EXERCISE AIM: Print the listing below again from the line that contains "cyc_r <= 3'd0;" onward, keeping every line exact and leaving out the lines before it.
#### EXERCISE INPUTS ####
### config.mk
export PLATFORM = sky130hd
export DESIGN_NAME = cbd_core
export DESIGN_NICKNAME = d
export VERILOG_FILES = /design/src/core/cbd_pkg.sv /design/src/core/cbd_alu_if.sv /design/src/core/cbd_alu.sv /design/src/core/cbd_core.sv
export SDC_FILE = /design/constraint.sdc
export NUM_CORES = 1
export LEC_CHECK = 0
export BUFFER_PORTS_ARGS = -buffer_cell sky130_fd_sc_hd__buf_2
export CAP_MARGIN = 20
export CORE_ASPECT_RATIO = 1.2
export CORE_MARGIN = 2
export CORE_UTILIZATION = 40
export CTS_BUF_LIST = sky130_fd_sc_hd__clkbuf_8
export DETAILED_ROUTE_END_ITERATION = 8
export PLACE_DENSITY = 0.67
export SKIP_CTS_REPAIR_TIMING = 1
export SLEW_MARGIN = 25
export SYNTH_ARGS = -nofsm -noshare
export SYNTH_HDL_FRONTEND = slang
export SYNTH_HIERARCHICAL = 1
export SYNTH_SLANG_ARGS = --single-unit
export TNS_END_PERCENT = 50
### constraint.sdc
create_clock -name core_clk -period 16.25 [get_ports core_clk]
set_input_delay 0 -clock core_clk [delete_from_list [all_inputs] [get_ports core_clk]]
set_output_delay 0 -clock core_clk [all_outputs]
set_load 0.005 [all_outputs]
### src/core/cbd_pkg.sv
// Shared constants and types for the branch, bit and control decode core
package cbd_pkg;

   // ----------------------------------------------------------------
   // Sequencer states (Gray along fetch, operand, read, write path)
   // ----------------------------------------------------------------
   typedef enum logic [2:0]
   {
      ST_FETCH = 3'b000,
      ST_OPR1  = 3'b001,
      ST_OPR2  = 3'b011,
      ST_READ  = 3'b010,
      ST_WRITE = 3'b110,
      ST_PUSH  = 3'b111,
      ST_PAD   = 3'b101,
      ST_HALT  = 3'b100
   } cbd_state_t;

   typedef enum logic [2:0]
   {
      ALU_ADC  = 3'd0,
      ALU_ADD  = 3'd1,
      ALU_AND  = 3'd2,
      ALU_SHL  = 3'd3,
      ALU_SHR  = 3'd4
   } cbd_alu_op_t;

   // ----------------------------------------------------------------
   // Opcode fields
   // ----------------------------------------------------------------
   localparam logic [3:0] LO_ADC     = 4'h9;
   localparam logic [3:0] LO_ADD     = 4'hB;
   localparam logic [3:0] LO_AND     = 4'h4;
   localparam logic [3:0] LO_SHL     = 4'h8;
   localparam logic [3:0] LO_SHR     = 4'h7;
   localparam logic [3:0] HI_BITBR   = 4'h0;
   localparam logic [3:0] HI_BITMOD  = 4'h1;
   localparam logic [3:0] HI_IMM     = 4'hA;
   localparam logic [3:0] HI_DIR     = 4'hB;
   localparam logic [3:0] HI_EXT     = 4'hC;
   localparam logic [3:0] HI_IX2     = 4'hD;
   localparam logic [3:0] HI_IX1     = 4'hE;
   localparam logic [3:0] HI_IX      = 4'hF;
   localparam logic [3:0] HI_SDIR    = 4'h3;
   localparam logic [3:0] HI_SINA    = 4'h4;
   localparam logic [3:0] HI_SINX    = 4'h5;
   localparam logic [3:0] HI_SIX1    = 4'h6;
   localparam logic [3:0] HI_SIX     = 4'h7;
   localparam logic [7:0] OP_BR_C0   = 8'h24;
   localparam logic [7:0] OP_BR_C1   = 8'h25;
   localparam logic [7:0] OP_BR_EQ   = 8'h27;
   localparam logic [7:0] OP_BR_H0   = 8'h28;
   // Arbitrary defaults for opcodes not fixed here; top parameters
   localparam logic [7:0] OP_JUMP_DFLT = 8'h90;
   localparam logic [7:0] OP_CALL_DFLT = 8'h91;
   localparam logic [7:0] OP_STOP_DFLT = 8'h92;
   localparam logic [7:0] OP_WAIT_DFLT = 8'h93;

   // ----------------------------------------------------------------
   // Cycle counts and reset values
   // ----------------------------------------------------------------
   localparam logic [2:0] CYC_IMM    = 3'd2;
   localparam logic [2:0] CYC_DIR    = 3'd3;
   localparam logic [2:0] CYC_EXT    = 3'd4;
   localparam logic [2:0] CYC_IX2    = 3'd5;
   localparam logic [2:0] CYC_IX1    = 3'd4;
   localparam logic [2:0] CYC_IX     = 3'd3;
   localparam logic [2:0] CYC_SDIR   = 3'd5;
   localparam logic [2:0] CYC_SINH   = 3'd3;
   localparam logic [2:0] CYC_SIX1   = 3'd6;
   localparam logic [2:0] CYC_SIX    = 3'd5;
   localparam logic [2:0] CYC_REL    = 3'd3;
   localparam logic [2:0] CYC_BITBR  = 3'd5;
   localparam logic [2:0] CYC_BITMOD = 3'd5;
   localparam logic [2:0] CYC_JUMP   = 3'd3;
   localparam logic [2:0] CYC_CALL   = 3'd5;
   localparam logic [2:0] CYC_CTRL   = 3'd2;
   localparam logic [2:0] CYC_UNDEF  = 3'd1;
   localparam logic [15:0] PC_RESET  = 16'h0000;
   localparam logic [7:0]  SP_RESET  = 8'hFF;

endpackage

### src/core/cbd_alu_if.sv
// Operand and result bundle between the sequencer and its arithmetic unit
`timescale 1ns/1ps
interface cbd_alu_if;
   import cbd_pkg::*;
   cbd_alu_op_t op;
   logic [7:0]  a;
   logic [7:0]  m;
   logic        cin;
   logic [7:0]  res;
   logic        h;
   logic        n;
   logic        z;
   logic        c;
   modport seq (output op, a, m, cin, input res, h, n, z, c);
   modport alu (input op, a, m, cin, output res, h, n, z, c);
endinterface

### src/core/cbd_alu.sv
// Add, logical and, and arithmetic shift unit with condition flags
`timescale 1ns/1ps
module cbd_alu
(
   cbd_alu_if.alu p
);
   import cbd_pkg::*;

   logic [8:0] sum;
   logic [4:0] low_sum;
   logic       use_cin;

   // Carry only enters for the add-with-carry form
   assign use_cin = (p.op == ALU_ADC) ? p.cin : 1'b0;
   assign sum     = {1'b0, p.a} + {1'b0, p.m} + {8'h00, use_cin};
   assign low_sum = {1'b0, p.a[3:0]} + {1'b0, p.m[3:0]} + {4'h0, use_cin};

   // Result select
   assign p.res = (p.op == ALU_AND) ? (p.a & p.m) :
                  (p.op == ALU_SHL) ? {p.m[6:0], 1'b0} :
                  (p.op == ALU_SHR) ? {p.m[7], p.m[7:1]} :
                  sum[7:0];

   // Flags; shifts carry out the bit that falls off
   assign p.h = low_sum[4];
   assign p.n = p.res[7];
   assign p.z = (p.res == 8'h00);
   assign p.c = (p.op == ALU_SHL) ? p.m[7] :
                (p.op == ALU_SHR) ? p.m[0] :
                sum[8];

endmodule

### src/core/cbd_core.sv
// Sequencer for branch, bit, add/and/shift and stop/wait instructions
`timescale 1ns/1ps
module cbd_core
#(
   parameter logic [7:0] JUMP_OPCODE = cbd_pkg::OP_JUMP_DFLT,
   parameter logic [7:0] CALL_OPCODE = cbd_pkg::OP_CALL_DFLT,
   parameter logic [7:0] STOP_OPCODE = cbd_pkg::OP_STOP_DFLT,
   parameter logic [7:0] WAIT_OPCODE = cbd_pkg::OP_WAIT_DFLT
)
(
   input  wire logic        core_clk,
   input  wire logic        sys_rst,
   input  wire logic        core_ce,
   output logic [15:0]      mem_addr,
   input  wire logic [7:0]  mem_rdata,
   output logic [7:0]       mem_wdata,
   output logic             mem_we,
   input  wire logic        irq_pin_n,
   input  wire logic        int_req,
   output logic             osc_run,
   output logic             cpu_clk_run
);
   import cbd_pkg::*;

   // ----------------------------------------------------------------
   // State
   // ----------------------------------------------------------------
   cbd_state_t  st_r, st_nxt;
   logic [15:0] pc_r, pc_nxt, addr_r, addr_nxt;
   logic [7:0]  op_r, op_nxt, o1_r, o1_nxt, o2_r, o2_nxt;
   logic [7:0]  a_r, a_nxt, x_r, x_nxt, sp_r, sp_nxt, wdata_r, wdata_nxt;
   logic        h_r, h_nxt, i_r, i_nxt, n_r, n_nxt, z_r, z_nxt, c_r, c_nxt;
   logic        we_r, we_nxt, osc_r, osc_nxt, run_r, run_nxt;
   logic [2:0]  cyc_r, cyc_nxt;
   logic        irq_s1_r, irq_s2_r;
   logic        done;

   cbd_alu_if alu_bus ();
   cbd_alu u_alu (.p(alu_bus));

   // ----------------------------------------------------------------
   // Decode
   // ----------------------------------------------------------------
   logic [7:0]  opc, o1_v, o2_v, off_v, mod_byte;
   logic [3:0]  hi, lo;
   logic [2:0]  bit_n, cyc_need;
   logic [1:0]  n_opr;
   logic [15:0] eff_addr, pc_inc, off_ext, jump_dest;
   logic        is_bitbr, is_bitmod, is_rel, is_shift, is_alu, sh_inh, is_dir_m;
   logic        is_jump, is_call, is_stop, is_wait, need_rd, need_wr, exec_now;
   logic        br_cond, bit_val, bit_hit, wake;

   // Opcode is live on the bus in the fetch cycle, held afterwards
   assign opc       = (st_r == ST_FETCH) ? mem_rdata : op_r;
   assign hi        = opc[7:4];
   assign lo        = opc[3:0];
   assign is_bitbr  = (hi == HI_BITBR);
   assign is_bitmod = (hi == HI_BITMOD);
   assign is_rel    = (opc == OP_BR_C0) || (opc == OP_BR_C1) ||
                      (opc == OP_BR_EQ) || (opc == OP_BR_H0);
   assign is_shift  = (hi >= HI_SDIR) && (hi <= HI_SIX) && ((lo == LO_SHL) || (lo == LO_SHR));
   assign is_alu    = (hi >= HI_IMM) && ((lo == LO_ADC) || (lo == LO_ADD) || (lo == LO_AND));
   assign sh_inh    = is_shift && ((hi == HI_SINA) || (hi == HI_SINX));
   assign is_jump   = (opc == JUMP_OPCODE);
   assign is_call   = (opc == CALL_OPCODE);
   assign is_stop   = (opc == STOP_OPCODE);
   assign is_wait   = (opc == WAIT_OPCODE);

   // Operand bytes, memory read and write-back per class
   assign n_opr = (is_bitbr || is_jump || is_call ||
                   (is_alu && ((hi == HI_EXT) || (hi == HI_IX2)))) ? 2'd2 :
                  (is_bitmod || is_rel || (is_shift && ((hi == HI_SDIR) || (hi == HI_SIX1))) ||
                   (is_alu && ((hi == HI_IMM) || (hi == HI_DIR) || (hi == HI_IX1)))) ? 2'd1 :
                  2'd0;
   assign need_rd = is_bitbr || is_bitmod || (is_shift && !sh_inh) || (is_alu && (hi != HI_IMM));
   assign need_wr = is_bitmod || (is_shift && !sh_inh);

   // Required cycle count per opcode; short sequences are padded
   assign cyc_need = is_rel    ? CYC_REL :
                     is_bitbr  ? CYC_BITBR :
                     is_bitmod ? CYC_BITMOD :
                     is_jump   ? CYC_JUMP :
                     is_call   ? CYC_CALL :
                     (is_stop || is_wait) ? CYC_CTRL :
                     (is_shift && (hi == HI_SDIR)) ? CYC_SDIR :
                     sh_inh                        ? CYC_SINH :
                     (is_shift && (hi == HI_SIX1)) ? CYC_SIX1 :
                     is_shift                      ? CYC_SIX :
                     (is_alu && (hi == HI_IMM)) ? CYC_IMM :
                     (is_alu && (hi == HI_DIR)) ? CYC_DIR :
                     (is_alu && (hi == HI_EXT)) ? CYC_EXT :
                     (is_alu && (hi == HI_IX2)) ? CYC_IX2 :
                     (is_alu && (hi == HI_IX1)) ? CYC_IX1 :
                     is_alu                     ? CYC_IX :
                     CYC_UNDEF;

   // Effective address; operand bytes may still be on the bus
   assign o1_v     = (st_r == ST_OPR1) ? mem_rdata : o1_r;
   assign o2_v     = (st_r == ST_OPR2) ? mem_rdata : o2_r;
   assign is_dir_m = is_bitbr || is_bitmod || (is_shift && (hi == HI_SDIR)) ||
                     (is_alu && (hi == HI_DIR));
   assign eff_addr = is_dir_m ? {8'h00, o1_v} :
                     (hi == HI_IX2) ? ({o1_v, o2_v} + {8'h00, x_r}) :
                     (hi == HI_EXT) ? {o1_v, o2_v} :
                     ((hi == HI_IX1) || (hi == HI_SIX1)) ? ({8'h00, o1_v} + {8'h00, x_r}) :
                     {8'h00, x_r};

   // Branch arithmetic; pc_inc points past a relative branch's offset byte, pc_r past a bit branch's
   assign pc_inc     = pc_r + 16'd1;
   assign off_v      = (st_r == ST_OPR1) ? mem_rdata : o2_r;
   assign off_ext    = {{8{off_v[7]}}, off_v};
   assign jump_dest  = {o1_r, mem_rdata};
   assign br_cond    = ((opc == OP_BR_C0) && !c_r) ||
                       ((opc == OP_BR_C1) && c_r) ||
                       ((opc == OP_BR_EQ) && z_r) ||
                       ((opc == OP_BR_H0) && !h_r);

   // Bit number and polarity sit in the opcode: even tests or sets a one
   assign bit_n   = opc[3:1];
   assign bit_val = mem_rdata[bit_n];
   assign bit_hit = (bit_val == !opc[0]);

   genvar gi;
   generate
      for (gi = 0; gi < 8; gi = gi + 1)
      begin : g_mod
         assign mod_byte[gi] = (bit_n == gi) ? !opc[0] : mem_rdata[gi];
      end
   endgenerate

   // Arithmetic unit operands
   assign alu_bus.op  = !is_alu ? ((lo == LO_SHL) ? ALU_SHL : ALU_SHR) :
                        (lo == LO_ADC) ? ALU_ADC : (lo == LO_ADD) ? ALU_ADD : ALU_AND;
   assign alu_bus.a   = a_r;
   assign alu_bus.m   = !sh_inh ? mem_rdata : (hi == HI_SINA) ? a_r : x_r;
   assign alu_bus.cin = c_r;

   // Last data of the instruction is present this cycle
   assign exec_now = ((st_r == ST_FETCH) && (n_opr == 2'd0) && !need_rd) ||
                     ((st_r == ST_OPR1) && (n_opr == 2'd1) && !need_rd) ||
                     ((st_r == ST_OPR2) && (n_opr == 2'd2) && !need_rd) ||
                     (st_r == ST_READ);

   // Stop wakes only on the pin; wait also on an internal request
   assign wake = !irq_s2_r || (osc_r && int_req);

   // ----------------------------------------------------------------
   // Next-state logic
   // ----------------------------------------------------------------
   always_comb
   begin
      st_nxt = st_r;   pc_nxt = pc_r;   addr_nxt = addr_r;  we_nxt = 1'b0;
      wdata_nxt = wdata_r;  op_nxt = op_r;  o1_nxt = o1_r;  o2_nxt = o2_r;
      a_nxt = a_r;  x_nxt = x_r;  sp_nxt = sp_r;
      h_nxt = h_r;  i_nxt = i_r;  n_nxt = n_r;  z_nxt = z_r;  c_nxt = c_r;
      osc_nxt = osc_r;  run_nxt = run_r;  done = 1'b0;
      case (st_r)
         ST_FETCH:
         begin
            op_nxt = mem_rdata;  pc_nxt = pc_inc;  addr_nxt = pc_inc;
            if (n_opr != 2'd0) st_nxt = ST_OPR1;
            else if (need_rd)
            begin
               st_nxt = ST_READ;
               addr_nxt = eff_addr;
            end
            else done = 1'b1;
         end
         ST_OPR1:
         begin
            o1_nxt = mem_rdata;  pc_nxt = pc_inc;  addr_nxt = pc_inc;
            if (n_opr == 2'd2) st_nxt = ST_OPR2;
            else if (need_rd)
            begin
               st_nxt = ST_READ;
               addr_nxt = eff_addr;
            end
            else done = 1'b1;
         end
         ST_OPR2:
         begin
            o2_nxt = mem_rdata;  pc_nxt = pc_inc;  addr_nxt = pc_inc;
            if (need_rd)
            begin
               st_nxt = ST_READ;
               addr_nxt = eff_addr;
            end
            else if (is_call)
            begin
               // Return address low byte first, high byte kept in o1
               st_nxt = ST_PUSH;  addr_nxt = {8'h00, sp_r};  we_nxt = 1'b1;
               wdata_nxt = pc_inc[7:0];  o1_nxt = pc_inc[15:8];
               sp_nxt = sp_r - 8'd1;  pc_nxt = jump_dest;
            end
            else done = 1'b1;
         end
         ST_READ:
         begin
            if (need_wr)
            begin
               st_nxt = ST_WRITE;  we_nxt = 1'b1;
               wdata_nxt = is_bitmod ? mod_byte : alu_bus.res;
            end
            else done = 1'b1;
         end
         ST_PUSH:
         begin
            st_nxt = ST_WRITE;  addr_nxt = {8'h00, sp_r};  we_nxt = 1'b1;
            wdata_nxt = o1_r;  sp_nxt = sp_r - 8'd1;
         end
         ST_HALT:
         begin
            if (wake)
            begin
               st_nxt = ST_FETCH;  osc_nxt = 1'b1;  run_nxt = 1'b1;
            end
         end
         default: done = 1'b1;                                              // Write and pad
      endcase

      // Execution effects at the cycle the last operand is present
      if (exec_now)
      begin
         if (is_alu)
         begin
            a_nxt = alu_bus.res;  n_nxt = alu_bus.n;  z_nxt = alu_bus.z;
            if (lo != LO_AND)
            begin
               h_nxt = alu_bus.h;  c_nxt = alu_bus.c;
            end
         end
         if (is_shift)
         begin
            n_nxt = alu_bus.n;  z_nxt = alu_bus.z;  c_nxt = alu_bus.c;
            if (hi == HI_SINA) a_nxt = alu_bus.res;
            if (hi == HI_SINX) x_nxt = alu_bus.res;
         end
         if (is_rel && br_cond) pc_nxt = pc_inc + off_ext;
         if (is_bitbr)
         begin
            c_nxt = bit_val;
            if (bit_hit) pc_nxt = pc_r + off_ext;
         end
         if (is_jump) pc_nxt = jump_dest;
         if (is_stop)
         begin
            i_nxt = 1'b0;  osc_nxt = 1'b0;  run_nxt = 1'b0;
         end
         if (is_wait)
         begin
            i_nxt = 1'b0;  run_nxt = 1'b0;
         end
      end

      // Finish: pad to the required count, then fetch or halt
      if (done)
      begin
         addr_nxt = pc_nxt;
         if (cyc_r < (cyc_need - 3'd1)) st_nxt = ST_PAD;
         else if (is_stop || is_wait) st_nxt = ST_HALT;
         else st_nxt = ST_FETCH;
      end
      cyc_nxt = (st_nxt == ST_FETCH) ? 3'd0 : (cyc_r + 3'd1);
   end

   // ----------------------------------------------------------------
   // Registers; the clock enable freezes everything
   // ----------------------------------------------------------------
   always_ff @(posedge core_clk or posedge sys_rst)
   begin
      if (sys_rst)
      begin
         st_r <= ST_FETCH;  pc_r <= PC_RESET;  addr_r <= PC_RESET;  we_r <= 1'b0;
         wdata_r <= 8'h00;  op_r <= 8'h00;  o1_r <= 8'h00;  o2_r <= 8'h00;
         a_r <= 8'h00;  x_r <= 8'h00;  sp_r <= SP_RESET;  cyc_r <= 3'd0;
         h_r <= 1'b0;  i_r <= 1'b1;  n_r <= 1'b0;  z_r <= 1'b0;  c_r <= 1'b0;
         osc_r <= 1'b1;  run_r <= 1'b1;  irq_s1_r <= 1'b1;  irq_s2_r <= 1'b1;
      end
      else if (core_ce)
      begin
         st_r <= st_nxt;  pc_r <= pc_nxt;  addr_r <= addr_nxt;  we_r <= we_nxt;
         wdata_r <= wdata_nxt;  op_r <= op_nxt;  o1_r <= o1_nxt;  o2_r <= o2_nxt;
         a_r <= a_nxt;  x_r <= x_nxt;  sp_r <= sp_nxt;  cyc_r <= cyc_nxt;
         h_r <= h_nxt;  i_r <= i_nxt;  n_r <= n_nxt;  z_r <= z_nxt;  c_r <= c_nxt;
         osc_r <= osc_nxt;  run_r <= run_nxt;
         irq_s1_r <= irq_pin_n;  irq_s2_r <= irq_s1_r;                      // Pin synchroniser
      end
   end

   assign mem_addr    = addr_r;
   assign mem_wdata   = wdata_r;
   assign mem_we      = we_r;
   assign osc_run     = osc_r;
   assign cpu_clk_run = run_r;
endmodule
####
RESULT:
         a_r <= 8'h00;  x_r <= 8'h00;  sp_r <= SP_RESET;  cyc_r <= 3'd0;
         h_r <= 1'b0;  i_r <= 1'b1;  n_r <= 1'b0;  z_r <= 1'b0;  c_r <= 1'b0;
         osc_r <= 1'b1;  run_r <= 1'b1;  irq_s1_r <= 1'b1;  irq_s2_r <= 1'b1;
      end
      else if (core_ce)
      begin
         st_r <= st_nxt;  pc_r <= pc_nxt;  addr_r <= addr_nxt;  we_r <= we_nxt;
         wdata_r <= wdata_nxt;  op_r <= op_nxt;  o1_r <= o1_nxt;  o2_r <= o2_nxt;
         a_r <= a_nxt;  x_r <= x_nxt;  sp_r <= sp_nxt;  cyc_r <= cyc_nxt;
         h_r <= h_nxt;  i_r <= i_nxt;  n_r <= n_nxt;  z_r <= z_nxt;  c_r <= c_nxt;
         osc_r <= osc_nxt;  run_r <= run_nxt;
         irq_s1_r <= irq_pin_n;  irq_s2_r <= irq_s1_r;                      // Pin synchroniser
      end
   end

   assign mem_addr    = addr_r;
   assign mem_wdata   = wdata_r;
   assign mem_we      = we_r;
   assign osc_run     = osc_r;
   assign cpu_clk_run = run_r;
endmodule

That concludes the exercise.